The First Word is cast as a scientific-revolution narrative. Till about 20 years ago, the story goes, the world of linguistics was dominated by Noam Chomsky. Chomsky had pared away all sorts of material from language – pragmatics (how people actually talk, what Chomsky called "performance"), gesture, social and speech-act contexts, writing, speech pathologies – in a desire to focus attention on pure syntax. Syntax, Chomskyans argued, reflects a universal underlying pattern in all human brains. There was no room for speculations about how human beings evolved the capacity for that syntax. Linguistic investigation resided in the eternal now, its only data the hermetic diagrams of transformational linguistics.

Around twenty years ago, Kenneally says, the paradigm began to shift. Steven Pinker and Paul Bloom published an article in 1990 called "Natural Language and Natural Selection," in which they argued that more attention needed to be paid to the biological matrix within which this astringent syntactic ability developed.

Noam Chomsky himself didn't necessarily disagree.

[Chomsky] said that he was not at all opposed to the idea that language evolved – of course it did – and that many parts of it were adaptive for communication.

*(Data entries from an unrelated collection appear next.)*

This design comes from an exercise in tuning for small area, a short achievable clock period and few clock cycles per item on the open sky130 flow, not from production work.
At most, simulation tests tie the RTL to the original design; equivalence was not proved.

delta:
## aes256_cbc
module aes256_cbc #(
  parameter [127:0] IV0 = 128'h0102030405060708090a0b0c0d0e0f10
) (
  input  wire         clk,
  input  wire         rst,         
  input  wire         in_valid,
  output wire         in_ready,
  input  wire [1:0]   in_op,
  input  wire         in_first,
  input  wire [127:0] in_data,
  input  wire [255:0] in_key,
  output wire         out_valid,
  input  wire         out_ready,
  output wire [127:0] out_data,
  output wire [1:0]   out_err
);
For scale: about 520 I/O pins, roughly 110000 um2 of cells after synthesis.
clock: 11.0 ns
lec_check: 0
cap_margin: 30
core_margin: 2
core_utilization: 45
cts_buf_list: sky130_fd_sc_hd__clkbuf_8
place_density: 0.6
setup_slack_margin: 4.5
slew_margin: 35
synth_hierarchical: 1
synth_minimum_keep_size: 0
run.sh (not shown) runs the stock make flow with config.mk's settings and CLKGATE_MAP_FILE= SYNTH_SCRIPT=/design/flow/synth_recipe.tcl, a recipe that flattens the netlist after the stock synthesis.
Inputs modified between delta and gamma:
--- a/flow/design.v
+++ b/flow/design.v
@@ -926,27 +926,25 @@
   reg         kn_pending;     
   reg [255:0] w;              
   reg  enc, dec, kexp;        
   wire is_enc  = enc;
   wire is_dec  = dec;
   wire is_kexp = kexp;
   reg         parked;         
   wire at_end  = busy && !parked &&
                  (is_enc ? (rnd == 4'd14) : is_dec ? (rnd == 4'd0) : 1'b1);
   wire done    = at_end || (busy && parked);
   wire fin     = done && (!ovalid || out_ready);
   wire park    = at_end && !fin;
-  reg         pres_q;         
-  reg         pres_dec;       
-  assign in_ready  = !ovalid && (!busy || done) && (!kn_pending || (pres_q && !pres_dec));
+  assign in_ready  = !ovalid && (!busy || done) && !(in_op == OP_DEC && kn_pending);
   assign out_valid = ovalid;
   assign out_data  = obuf;
   assign out_err   = oerr;
   wire accept = in_valid && in_ready;
   wire [127:0] sb;
   wire [127:0] ka;
   genvar g;
   generate
     for (g = 0; g < 16; g = g + 1) begin : g_sbox
       localparam integer I = 15 - g;                        
       localparam integer J = I % 4 + 4 * ((I / 4 + I % 4) % 4);
       aes_sbox_k u_sb (.a(state[8*g +: 8]), .k(ka[127 - 8*J -: 8] & {8{dec}}), .y(sb[8*g +: 8]));
@@ -1068,44 +1066,41 @@
   always @(posedge clk) begin
     state <= st_next;
     w <= {load_w ? kstart[255:128] : rkey, w_lo};
     if (accept && in_op == OP_KEXP) k0 <= in_key;
     if (kn_pending && !is_dec && rnd == 4'd13) kn <= {f, rkey};
     if (acc_dec || park)            mask <= m_next;
   end
   always @(posedge clk) begin
     if (rst) begin
       busy   <= 1'b0;
       parked <= 1'b0;
       kn_pending <= 1'b0;
-      pres_q <= 1'b0;
       aesv   <= 1'b0;
       ovalid <= 1'b0;
       chain  <= IV0;
     end else begin
       if (fin) begin
         ovalid <= 1'b1;
         obuf   <= o_next;
         oerr   <= err;
       end else if (out_ready) begin
         ovalid <= 1'b0;
       end
       if (at_end && is_enc) chain <= qe_l;
       if (park) parked <= 1'b1;
       if (fin) begin
         busy   <= 1'b0;
         parked <= 1'b0;
       end
-      pres_q   <= in_valid && !accept;
-      pres_dec <= in_op == OP_DEC;
       rnd <= is_dec ? rnd - 4'd1 : rnd + 4'd1;
       if (kn_pending && !is_dec && rnd == 4'd13) kn_pending <= 1'b0;
       if (accept) begin
         busy <= 1'b1;
         enc  <= new_enc;
         dec  <= new_dec;
         kexp <= (in_op == OP_KEXP);
         err  <= (in_op == OP_ILL) ? E_ILLEGAL : (in_op != OP_KEXP && !aesv) ? E_NOKEY : E_NONE;
         if (in_op == OP_KEXP) begin
           aesv       <= 1'b1;
           kn_pending <= 1'b1;
           rnd        <= 4'd0;
==> comparison <==
- Relative to delta, number of buffers inserted during clock tree synthesis has decreased by 3.0% in gamma.
- Looking at cell with the biggest individual delay on the critical path, the sky130_fd_sc_hd__dfxtp_1 result is from delta; the sky130_fd_sc_hd__clkdlybuf4s50_1 one comes from gamma.
- Delta (gamma minus delta): clock sink total essentially unchanged, clock network area share held steady, non-clock buffer count decreased by 36 relative to the old numbers, violation count after the first detailed-routing iteration shows a reduction of 1031.
- Of gamma and delta, gamma shows the lower critical path data required time, with delta above it.
- What delta reported for final area has to be multiplied by 0.944 to get the figure for gamma.
- Changes observed in gamma relative to delta: critical path depth down 17, synthesized cell count lower, setup slack lower, share of flip-flops with an asynchronous set or reset after synthesis shows no meaningful change.
- Row layout inverter count without the clock tree: gamma lower / delta higher
Testbench counts of gamma, summed over its fixed seeds: cycles 11,896, items 842.
Function not checked in delta: the RTL went through the layout flow alone.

But he had great reservations about whether what he and serious linguists called language – the unique mental syntactic component – originated in the act of communication. (57)
At first, that may seem a bizarre position to take: language didn't originate in communication? That's like saying that sex didn't originate in reproduction, or that eyes didn't originate in sight.

But the big struggle here was not over evolution itself. Everything bodily about us has "evolved" from our ancestors. As Kenneally points out, the debate is over the mechanism of evolution. Is language an adaptation (allowing its possessors to reproduce more successfully and avoid the extinction of their genetic material)? Or is it what biologists call an "exaptation": something that just happened (whether by genetic "drift" or as a side consequence of some other adaptation) and was then was turned to use by its possessors (think of music, which seems adaptively useless but is universal to the human species).

The surplus, often rococo features of language seem to point to it as an exaptation. Opposable thumbs and upright stance had easily imaginable benefits: make stone weapon, hit beast, live to reproduce some more. Basic communication cries like those of some monkey species would be highly adaptive: "Beast there! Hit beast!" But it is very hard to imagine an adaptive scenario that could have produced the ability to compose the epic of Gilgamesh. (And in fact, that was Chomsky's position: natural selection for language was simply "hard to imagine." His acolytes took that to mean that it was impossible; if Chomsky can't imagine something, who could?)

Since Pinker & Bloom's 1990 article, research has discovered that primates are much more linguistic than we'd previously imagined. Researchers have discovered genes that encode certain precise aspects of language (or at least, when they don't function optimally, produce amazingly specific deficits in language). Language seems to consist of much more than Chomskyan syntax, and includes gestures that we share with apes, cognition that we share with dolphins, phonology that we share with birds, and a social capacity that we share with baboons. It could well have evolved bit by bit; even syntax seems more and more like a general cognitive capacity, not some marvelous near-supernatural endowment.

But there was long resistance to this evolutionary research, in part, as Pinker explains, because "Chomsky was a well-known left politician, and people perceived sociobiology, as it was then called, as right-wing" (56-57). In a nutshell, that's the ideological context of the whole debate, little explored here by Kenneally.